De besmetting vindt plaats, zoals aan wordt genomen door deskundigen op dit gebied, vaak via het speeksel. Om deze reden wordt klierkoorts ook wel de kusziekte genoemd. De lange incubatietijd is er de oorzaak van dat dit echter haast in geen enkel geval bewezen kan worden. De besmetting vindt immers dikwijls plaats door mensen die de ziekte al door hebben gemaakt. Het virus blijft namelijk heel het verdere leven latent aanwezig in het lichaam, en kan gereactiveerd worden en zo besmettelijk zijn voor anderen. Bij vijftien tot twintig procent van de gezonde seropositieve volwassenen is het virus aantoonbaar in de keel aanwezig. Over het algemeen (95 procent) is bij een nieuw geval dan ook geen zieke in de directe omgeving aan te duiden als zijnde de besmettingsbron.
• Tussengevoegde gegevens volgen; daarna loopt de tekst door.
<file path="src/rtl/avalon_data_outstanding_bridge.sv">
// avalon_data_outstanding_bridge
// Pipelined bridge from the ibex data port (req/gnt/rvalid) to the 64-bit
// Avalon-MM main-memory master. Commands are issued combinationally, and up to
// MaxOutstanding transactions are tracked in issue order. Reads retire on
// readdatavalid, and writes are acknowledged locally.
// Optional feature: define AVALON_DATA_ERR_EN to report the Avalon response
// status on data_err_o for retired reads. When it is undefined, data_err_o is
// tied to 0 and the response status is not stored.
module avalon_data_outstanding_bridge #(
    parameter int unsigned MaxOutstanding = 2
) (
    input  logic        clk_i,
    input  logic        rst_ni,
    input  logic        data_req_i,
    input  logic        data_we_i,
    input  logic [7:0]  data_be_i,
    input  logic [31:0] data_addr_i,
    input  logic [63:0] data_wdata_i,
    output logic        data_gnt_o,
    output logic        data_rvalid_o,
    output logic [63:0] data_rdata_o,
    output logic        data_err_o,
    output logic [31:0] avm_main_address,
    output logic [7:0]  avm_main_byteenable,
    output logic        avm_main_read,
    output logic        avm_main_write,
    output logic [63:0] avm_main_writedata,
    input  logic        avm_main_waitrequest,
    input  logic        avm_main_readdatavalid,
    input  logic [63:0] avm_main_readdata,
    input  logic [1:0]  avm_main_response
);

    localparam int unsigned PTR_W = (MaxOutstanding > 1) ? $clog2(MaxOutstanding) : 1;
    localparam int unsigned CNT_W = $clog2(MaxOutstanding + 1);
    localparam logic [PTR_W-1:0] PTR_LAST = PTR_W'(MaxOutstanding - 1);
    localparam logic [PTR_W-1:0] PTR_ONE  = PTR_W'(1);
    localparam logic [CNT_W-1:0] CNT_MAX  = CNT_W'(MaxOutstanding);
    localparam logic [CNT_W-1:0] CNT_ONE  = CNT_W'(1);
`ifdef AVALON_DATA_ERR_EN
    localparam int unsigned RSP_W = 66;  // {readdata, response}
`else
    localparam int unsigned RSP_W = 64;  // readdata only
`endif

    typedef enum logic {
        TXN_READ  = 1'b0,
        TXN_WRITE = 1'b1
    } txn_e;

    // Order queue: one type entry per granted transaction.
    txn_e             ord_type [MaxOutstanding];
    logic [PTR_W-1:0] ord_wr_ptr, ord_rd_ptr;
    logic [CNT_W-1:0] ord_cnt;
    logic [CNT_W-1:0] rd_cnt;   // reads currently in the order queue

    // Response FIFO: read responses that arrived before their read reached the head.
    logic [RSP_W-1:0] rsp_mem [MaxOutstanding];
    logic [PTR_W-1:0] rsp_wr_ptr, rsp_rd_ptr;
    logic [CNT_W-1:0] rsp_cnt;

    logic             full;
    logic             issue;
    logic             ord_push;
    logic             rd_push;
    logic             rsp_accept;
    logic             rsp_push;
    logic             rsp_pop;
    logic             retire;
    logic             retire_rd;
    logic [RSP_W-1:0] rsp_in;
    logic [RSP_W-1:0] rsp_sel;
    logic             unused_inputs;

    function automatic logic [PTR_W-1:0] ptr_next(input logic [PTR_W-1:0] p);
        return (p == PTR_LAST) ? '0 : p + PTR_ONE;
    endfunction

    function automatic logic [CNT_W-1:0] cnt_next(input logic [CNT_W-1:0] c,
                                                  input logic inc, input logic dec);
        case ({inc, dec})
            2'b10:   return c + CNT_ONE;
            2'b01:   return c - CNT_ONE;
            default: return c;
        endcase
    endfunction

    // Command path. full looks only at the registered count, so a retire in
    // this cycle never opens a path from readdatavalid to data_gnt_o.
    assign full                = (ord_cnt == CNT_MAX);
    assign issue               = data_req_i & ~full & rst_ni;
    assign avm_main_read       = issue & ~data_we_i;
    assign avm_main_write      = issue & data_we_i;
    assign data_gnt_o          = issue & ~avm_main_waitrequest;
    assign avm_main_address    = {data_addr_i[31:3], 3'b000};
    assign avm_main_byteenable = data_be_i;
    assign avm_main_writedata  = data_wdata_i;

    assign ord_push = data_gnt_o;
    assign rd_push  = data_gnt_o & ~data_we_i;

`ifdef AVALON_DATA_ERR_EN
    assign rsp_in        = {avm_main_readdata, avm_main_response};
    assign unused_inputs = ^data_addr_i[2:0];
`else
    assign rsp_in        = avm_main_readdata;
    assign unused_inputs = ^{data_addr_i[2:0], avm_main_response};
`endif

    // A response is kept only if some queued read is still waiting for one.
    assign rsp_accept = avm_main_readdatavalid & (rd_cnt > rsp_cnt);

    // Retire selection: at most one transaction per cycle, stored data before bypass.
    always_comb begin
        // NOTE: every output of this block gets a default first so no latch is inferred.
        retire    = 1'b0;
        retire_rd = 1'b0;
        rsp_pop   = 1'b0;
        rsp_push  = rsp_accept;
        rsp_sel   = rsp_mem[rsp_rd_ptr];
        if (ord_cnt != '0) begin
            if (ord_type[ord_rd_ptr] == TXN_WRITE) begin
                retire = 1'b1;
            end else if (rsp_cnt != '0) begin
                retire    = 1'b1;
                retire_rd = 1'b1;
                rsp_pop   = 1'b1;
            end else if (rsp_accept) begin
                retire    = 1'b1;
                retire_rd = 1'b1;
                rsp_push  = 1'b0;
                rsp_sel   = rsp_in;
            end
        end
    end

    // Queue pointers and occupancy counters.
    always_ff @(posedge clk_i or negedge rst_ni) begin
        // NOTE: sequential state uses non-blocking assignments so every register samples pre-edge values.
        if (!rst_ni) begin
            ord_wr_ptr <= '0;
            ord_rd_ptr <= '0;
            ord_cnt    <= '0;
            rd_cnt     <= '0;
            rsp_wr_ptr <= '0;
            rsp_rd_ptr <= '0;
            rsp_cnt    <= '0;
        end else begin
            if (ord_push) ord_wr_ptr <= ptr_next(ord_wr_ptr);
            if (retire)   ord_rd_ptr <= ptr_next(ord_rd_ptr);
            if (rsp_push) rsp_wr_ptr <= ptr_next(rsp_wr_ptr);
            if (rsp_pop)  rsp_rd_ptr <= ptr_next(rsp_rd_ptr);
            ord_cnt <= cnt_next(ord_cnt, ord_push, retire);
            rd_cnt  <= cnt_next(rd_cnt, rd_push, retire_rd);
            rsp_cnt <= cnt_next(rsp_cnt, rsp_push, rsp_pop);
        end
    end

    // Queue entry storage.
    always_ff @(posedge clk_i) begin
        // NOTE: payload arrays are not reset; the reset pointers and counts mark every entry invalid.
        if (ord_push) ord_type[ord_wr_ptr] <= txn_e'(data_we_i);
        if (rsp_push) rsp_mem[rsp_wr_ptr]  <= rsp_in;
    end

    // Registered response to the core; read data holds across write retires.
    always_ff @(posedge clk_i or negedge rst_ni) begin
        if (!rst_ni) begin
            data_rvalid_o <= 1'b0;
            data_rdata_o  <= '0;
        end else begin
            data_rvalid_o <= retire;
            if (retire_rd) data_rdata_o <= rsp_sel[RSP_W-1 -: 64];
        end
    end

`ifdef AVALON_DATA_ERR_EN
    // Error status of the retired transaction; writes always report OKAY.
    always_ff @(posedge clk_i or negedge rst_ni) begin
        if (!rst_ni) begin
            data_err_o <= 1'b0;
        end else if (retire) begin
            data_err_o <= retire_rd & (rsp_sel[1:0] != 2'b00);
        end
    end
`else
    assign data_err_o = 1'b0;
`endif

`ifndef SYNTHESIS
    // A response with no waiting read is dropped; flag it in simulation.
    rsp_orphan_chk: assert property (@(posedge clk_i) disable iff (!rst_ni)
        avm_main_readdatavalid |-> (rd_cnt > rsp_cnt))
        else $warning("readdatavalid with no outstanding read, response dropped");
`endif

endmodule

</file>
<file path="config.mk">
export PLATFORM = sky130hd
export DESIGN_NAME = avalon_data_outstanding_bridge
export DESIGN_NICKNAME = d
export VERILOG_FILES = /design/src/rtl/avalon_data_outstanding_bridge.sv
export SDC_FILE = /design/constraint.sdc
export NUM_CORES = 1
export LEC_CHECK = 0
export ABC_CLOCK_PERIOD_IN_PS = 10100
export BUFFER_PORTS_ARGS = -buffer_cell sky130_fd_sc_hd__buf_2
export CAP_MARGIN = 5
export CORE_MARGIN = 8
export CORE_UTILIZATION = 29
export DETAILED_ROUTE_END_ITERATION = 10
export HOLD_SLACK_MARGIN = 0.02
export PLACE_DENSITY_LB_ADDON = 0.05
export SLEW_MARGIN = 20
export SYNTH_ARGS = -nofsm -noshare
export SYNTH_HDL_FRONTEND = slang
export SYNTH_SLANG_ARGS = --single-unit
</file>
<file path="constraint.sdc">
create_clock -name clk_i -period 10.1 [get_ports clk_i]
set_clock_uncertainty 0.15 [all_clocks]
set_input_delay 0.505 -clock clk_i [delete_from_list [all_inputs] [get_ports clk_i]]
set_output_delay 0.505 -clock clk_i [all_outputs]
set_load 0.1 [all_outputs]
</file>
-- Yosys cells after proc, flatten, opt, wreduce, memory -nomap -nowiden
Memory sizes are Yosys's and may differ from the RTL's.
Index checks and enable logic that the tools add are counted.
- output and inout port bits: 173
- bits in writable memories: 130
- input bits: 176
- logic and storage cells: 71
- register bits after elaboration: 75
- latch bits: 0
- memories kept: 2
- ROM bits: 0
- memory list (memory ; depth ; width ; rd ports ; clocked after Yosys merged registers in ; wr ports ; line ; source):
    rsp_mem ; 2 ; 64 ; 1 ; 0 ; 1 ; 58 ; logic [RSP_W-1:0] rsp_mem [MaxOutstanding];
    ord_type ; 2 ; 1 ; 1 ; 0 ; 1 ; 52 ; txn_e ord_type [MaxOutstanding];
- $lt $le $gt $ge: 1
- reduce and logical (&&, ||, !) cells: 5
- multiplexer cells: 27
- shift-type cells: 0
- $add $sub $neg: 10
- divide/modulo/power cells: 0
- equality and inequality tests: 7
- bitwise operators: 10
- $mul: 0
- operators with widths (operator ; number):
    $mux 64 ; 4
    $mux 1 ; 20
    $pmux 2 s2 ; 3
    $reduce_bool 2->1 ; 5
    $eq 2x2->1 const B ; 4
    $and 1x1->1 ; 7
    $add 2x1->2 const B ; 3
    $eq 2x1->1 const B ; 3
    $sub 2x1->2 const B ; 3
    $add 1x1->1 const B ; 4
    $not 1->1 ; 3
    $gt 2x2->1 ; 1

-- Longest topological paths before layout
Gate-level depths: netlist of run 1.
- depth after elaboration: 8
- depth in mapped cells: 10
- mapped depth without buffers: 9

-- Worst setup path after synthesis of run 1
Ideal clock, no wire load.
- path type: register to register
- start: reg rsp_cnt[0]
- end: mem rsp_mem[0][0], enable pin
- clock period less this slack: 4.579 ns
- path buffers: 0
- data required time: 9.464 ns
- path slack: 5.521 ns
- data arrival time: 3.943 ns
- stages on the path, launching flop included: 6
- cells stage by stage: dfrtp_1 > ha_1 > a21boi_2 > o21a_1 > o21ai_2 > nor2_1
- word-level cells in the longest chain between the ends: 7
- elaborated cells between the ends (all ways): 8
- ends and longest elaborated chain (item ; line ; source):
    from (decl) ; 60 ; logic [CNT_W-1:0] rsp_cnt;
    from (signal assigned) ; 155 ; rsp_cnt <= cnt_next(rsp_cnt, rsp_push, rsp_pop);
    $gt 2x2->1 ; 111 ; assign rsp_accept = avm_main_readdatavalid & (rd_cnt > rsp_cnt);
    $and 1x1->1 ; 111 ;
    $mux 1 ; 124 ; end else if (rsp_cnt != '0) begin
    $mux 1 ; 122 ; if (ord_type[ord_rd_ptr] == TXN_WRITE) begin
    $mux 1 * ; 121 ; if (ord_cnt != '0) begin
    $mux 1 * ; 163 ; if (rsp_push) rsp_mem[rsp_wr_ptr] <= rsp_in;
    $mux 1 (not written as such) * ; 163 ;
    to (decl) ; 58 ;
Mark *: on every way between the ends. The rest lies on a longest branch, timed or not.

-- Worst setup path in the final report of run 1
- start: in rst_ni
- end: out data_gnt_o
- word-level cells in the longest chain between the ends: 2
- ends and longest elaborated chain (item ; line ; source):
    from (decl) ; 13 ; input logic rst_ni,
    $and 1x1->1 ; 91 ; assign issue = data_req_i & ~full & rst_ni;
    $and 1x1->1 ; 94 ; assign data_gnt_o = issue & ~avm_main_waitrequest;
    to (decl) ; 19 ; output logic data_gnt_o,
Every way passes these cells.

==> flow_summary.rst, run 1 <==
.. list-table::
   :header-rows: 1

   * - Metric
     - Value
   * - Per-cell via count in the routed design
     - 4.84
   * - Worst endpoint required time
     - 9450 ps
   * - Setup slack on the worst flop-to-flop path
     - 7110 ps
   * - Multiplexer fraction of the synthesized cell area
     - 0.0795
   * - Slowest cell on crit path
     - sky130_fd_sc_hd__dlygate4sd3_1
   * - Final weighted congestion of routability-driven global placement
     - 0.661
   * - Sequential fraction of the synthesis area
     - 0.626
   * - Start point of the critical path
     - rst_ni
   * - Post-placement cell count
     - 1004
   * - Number of DRC violations after detailed-routing iteration 0
     - 131
   * - Startpoint types
     - input pin
   * - Max_slew headroom
     - 0.310
   * - Filler-free cell count of the finished design
     - 1051
   * - Top achievable clock speed
     - 297 MHz
   * - Routed via count
     - 5082
   * - R2r endpoint
     - data_rdata_o[21]$_DFFE_PN0P_
   * - Die Ht
     - 194 µm
   * - Synthesized area divided by synthesized cell count
     - 15.6 µm²
   * - Width of the die
     - 194 µm
   * - Worst Reg-to-Reg Cells
     - 8
   * - Global router's overall resource usage
     - 0.121
   * - Core outline area
     - 0.0315 mm²
   * - Std-Cell Rows
     - 65
   * - Combinational family with the most area after synthesis
     - compound AO/OA/AOI/OAI gates
   * - Clock slew seen by the registers of the worst setup and hold paths
     - 60 ps
   * - Final Hold Viols
     - 0
   * - List of cells traversed by the critical path
     - dlygate4sd3_1 -> buf_4 -> o211ai_1 -> nor2_1 -> buf_2
   * - Adder-cell share of the synthesized area
     - 0.00677
   * - ANT cells
     - 0
   * - Initial core utilization
     - 0.294
   * - Max-cap violation count
     - 0
   * - Area fraction in and, or, nand and nor cells after synthesis
     - 0.0104
   * - Detailed-routing iteration count for the pre-antenna-repair pass
     - 4
   * - Total standard cell area after synthesis
     - 0.00924 mm²
   * - Crit path buf inv count
     - 3
   * - Post-detailed-routing wire length
     - 23400 µm
   * - Post-synthesis cell type count
     - 34
   * - Critical path depth
     - 5
   * - Number of nets in the layout
     - 812
   * - Yosys Warn Count
     - 0
   * - Number of global-route vias before repair
     - 5725
   * - Setup repair after global routing missed its margin
     - no
   * - Count of pins on the block boundary
     - 349
   * - Growth of design area from synthesis to finish
     - 11.6%
   * - Routed length per instance
     - 22.3 µm
   * - Class of the most critical hold timing path
     - input pin to register
   * - Largest net degree at the start of global routing
     - 68
   * - Max-slew violation count
     - 0
   * - Startpoint-to-endpoint class of the critical path
     - input pin to primary output
   * - Root buffer cell
     - sky130_fd_sc_hd__clkbuf_16
   * - Number of cells produced by synthesis
     - 592
   * - Top fanout value on the critical path
     - 38
   * - Transition at the pin with the smallest max-transition slack
     - 1040 ps
   * - Beginning of the worst register-to-register path
     - rsp_cnt[1]$_DFFE_PN0P_
   * - Total overflow reported by the global router
     - 0
   * - Endpoint arrival time on the critical path
     - 2710 ps
   * - Final-report setup violation count
     - 0
   * - CP endpoint
     - data_gnt_o
   * - Port buffer count
     - 137
   * - DRC errors left
     - 0
   * - # clock sinks
     - 205
   * - Antenna violations before repair
     - 0
   * - Full die area
     - 0.0378 mm²
   * - Worst stage delay on the critical path
     - 530 ps
   * - Compound-cell area share of the yosys netlist
     - 0.150
   * - Detail Route Antenna Nets
     - 0
   * - Dpl hpwl
     - 13300 µm
   * - Fraction of the cycle the final worst path needs
     - 0.333
   * - #FFs+latches synth
     - 205
   * - Worst-Skew Late Latency
     - 510 ps
   * - Sum of negative setup slack
     - 0 ps
   * - First-pass GRT wire length
     - 35900 µm
   * - Clock period minus final worst setup slack
     - 3360 ps
   * - Biggest area consumer among synthesized cells
     - sky130_fd_sc_hd__edfxtp_1
   * - Maximum clock path buffer count
     - 3
   * - Xor and xnor fraction of the mapped netlist area
     - 0.0114
   * - Number of buffers added by the clock tree synthesis step
     - 25
   * - Type of element capturing the critical path
     - primary output
   * - Portion of synthesized cell area occupied by the leading cell type
     - 0.423
   * - Top cells by area, synth
     - sky130_fd_sc_hd__edfxtp_1, sky130_fd_sc_hd__dfrtp_1, sky130_fd_sc_hd__buf_4
   * - CP top delay family
     - buffers and inverters
   * - Number of H-tree levels
     - 1
   * - Result of the run
     - complete, no violations
   * - Fraction of final layout cells with drive strength greater than 1
     - 0.471
   * - Clock tree from TritonCTS
     - done
[logic make-up (layout without fill, tap and decap cells)]
| family | Yosys count | in the layout |
|---|---|---|
| DFF | 205 | 205 |
| buffers and inverters | 146 | 200 |
| AOI/OAI and AO/OA | 139 | 139 |
| muxes | 65 | 65 |
| and+or+nand+nor | 19 | 19 |
| xor gates and xnor gates | 12 | 12 |
| adders and majority gates | 5 | 5 |
| other | 1 | 4 |
[per-layer routing]
metal  track usage  vias up  share of wire
li1              -     2220              -
met1         0.158     2616           0.45
met2         0.198      178           0.46
met3        0.0309       68          0.065
met4        0.0317        0          0.022
met5             0        -              0
[sequential cells by signal, summed over array words and instances, names as in the netlist, 2 cells and up]
name	count
rsp_cnt	2
data_rdata_o	64
rd_cnt	2
ord_cnt	2
rsp_mem	128
ord_type	2
[cell type report]
| cell class | instances | area (µm²) |
|---|---|---|
| Fill cell | 3127 | 21200 |
| Multi-Input combinational cell | 244 | 2420 |
| Tap cell | 402 | 503 |
| Clock buffer | 43 | 743 |
| Inverter | 6 | 22.5 |
| Clock inverter | 2 | 10.0 |
| Sequential cell | 205 | 5780 |
| Timing Repair Buffer | 149 | 821 |
[cells in the final DEF (no fill, tap or decap), drive strengths merged]
cell type,Yosys,final
o32ai,1,1
a21boi,1,1
xnor2,9,9
or3,2,2
dfrtp,75,75
a31oi,1,1
mux2i,1,1
o21a,1,1
clkbuf,6,43
dlygate4sd3,0,1
o21ai,3,3
and2,1,1
and2b,1,1
a21oi,1,1
ha,5,5
o211ai,2,2
a2bb2oi,64,64
mux2,64,64
edfxtp,130,130
inv,6,6
or2,1,1
conb,1,4
buf,134,148
o22ai,64,64
xor2,3,3
nor3,1,1
a22o,1,1
clkinv,0,2
nor2,12,12
nor2b,1,1
[stage by stage]
stage | setup WS (ps) | util | hold slack (ps) | area, µm²
after floorplan | 5520 | - | 59.4 | 9250
final | 6740 | 0.327 | 52.7 | 10300
after global placement | 7090 | 0.301 | 322 | 9490
after detailed placement | 7080 | 0.302 | 316 | 9520
after global routing | 6470 | 0.327 | 27.5 | 10300
after CTS | 6640 | 0.327 | 20.5 | 10300
[cell usage after synthesis (all sizes together)]
master and number:
clkbuf 6, mux2 64, and2 1, or2 1
or3 2, o21ai 3, o22ai 64, xnor2 9
mux2i 1, o211ai 2, and2b 1, edfxtp 130
conb 1, xor2 3, a22o 1, buf 134
nor2b 1, a31oi 1, inv 6, o21a 1
dfrtp 75, nor2 12, o32ai 1, a21boi 1
ha 5, a21oi 1, nor3 1, a2bb2oi 64
[what timing repair did]
action | CTS | global route
hold buffers | 1 | 0
setup buffers | 0 | 0
hold endpoints to repair | 36 | 0
gates resized for setup | 0 | 0
[how the worst min path moves through the flow]
| stage | startpoint | end | slack (ps) | cells after the start |
|---|---|---|---|---|
| final | avm_main_readdata[8] | rsp_mem[1][8]$_DFFE_PP_ | 50 | 1 |
| after global routing | avm_main_readdata[22] | rsp_mem[1][22]$_DFFE_PP_ | 30 | 1 |
| after CTS | avm_main_readdata[2] | rsp_mem[1][2]$_DFFE_PP_ | 20 | 1 |
| after detailed placement | rd_cnt[1]$_DFFE_PN0P_ | rd_cnt[1]$_DFFE_PN0P_ | 320 | 1 |
| after global placement | ord_wr_ptr$_DFFE_PN0P_ | ord_wr_ptr$_DFFE_PN0P_ | 320 | 1 |
| after floorplan | rst_ni | data_rdata_o[0]$_DFFE_PN0P_ | 60 | 0 |
Power of run 1 is not shown: default switching activity piles up to over one toggle a cycle in this logic, so the estimate is an artifact.
==> run 2, diff against run 1 <==
Settings changed: ABC_AREA from default to 1, ABC_CLOCK_PERIOD_IN_PS 10100 to 3350.
Clock period 10.1 ns to 3.35 ns, I/O delays scaled along.
==> run 2 against run 1 <==
Count of clock-buffer cells in the layout decreased by 5. Synthesized cell count up 49%. Cell count grew 34%. Non-clock buffer count up 72. Worst hold slack worse by 2.0 ps. Die area down 0.75%. Sequential cell count unchanged. Area after synthesis is 0.81% lower. Register-to-register slack worse by 6200 ps. Utilization increased by 2.5 points. Critical path depth rose by 6. Global-route usage grew 1.8 points.
**config.mk**
```make
export PLATFORM = sky130hd
export DESIGN_NAME = uart_transmitter
export DESIGN_NICKNAME = d
export VERILOG_FILES = /design/src/rtl/uart_pkg.sv /design/src/rtl/uart_baud_counter.sv /design/src/rtl/uart_transmitter.sv
export SDC_FILE = /design/constraint.sdc
export NUM_CORES = 1
export LEC_CHECK = 0
export CELL_PAD_IN_SITES_DETAIL_PLACEMENT = 1
export CELL_PAD_IN_SITES_GLOBAL_PLACEMENT = 1
export CORE_AREA = 2 2 50 52
export DETAILED_ROUTE_END_ITERATION = 10
export DIE_AREA = 0 0 52 54
export HOLD_SLACK_MARGIN = 0.12
export PLACE_DENSITY = 0.88
export SLEW_MARGIN = 20
export SYNTH_ARGS = -nofsm -noshare
export SYNTH_HDL_FRONTEND = slang
export SYNTH_SLANG_ARGS = --single-unit
```
**constraint.sdc**
```tcl
create_clock -name clk -period 2.65 [get_ports clk]
set_input_delay 0.265 -clock clk [delete_from_list [all_inputs] [get_ports clk]]
set_output_delay 0.265 -clock clk [all_outputs]
set_load 0.02 [all_outputs]
```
Na de besmetting treedt er een incubatietijd van gemiddeld één of twee maanden op, al kan men ook al ziek worden na tien dagen of pas na drie maanden. De acute fase van klierkoorts duurt ongeveer twee tot drie weken. Na die tijd verdwijnen de meeste klachten en is men nog wel een paar maanden meer dan normaal vermoeid.
Doordat klierkoorts erg besmettelijk is ziet men vaak dat er in een bepaalde omgeving opeens een behoorlijk aantal gevallen van de ziekte optreden. Zeker wanneer de diagnose gesteld kan worden en er zich meer mensen op klierkoorts laten testen ziet men vaak dat er meerdere personen eveneens last hebben van deze infectie.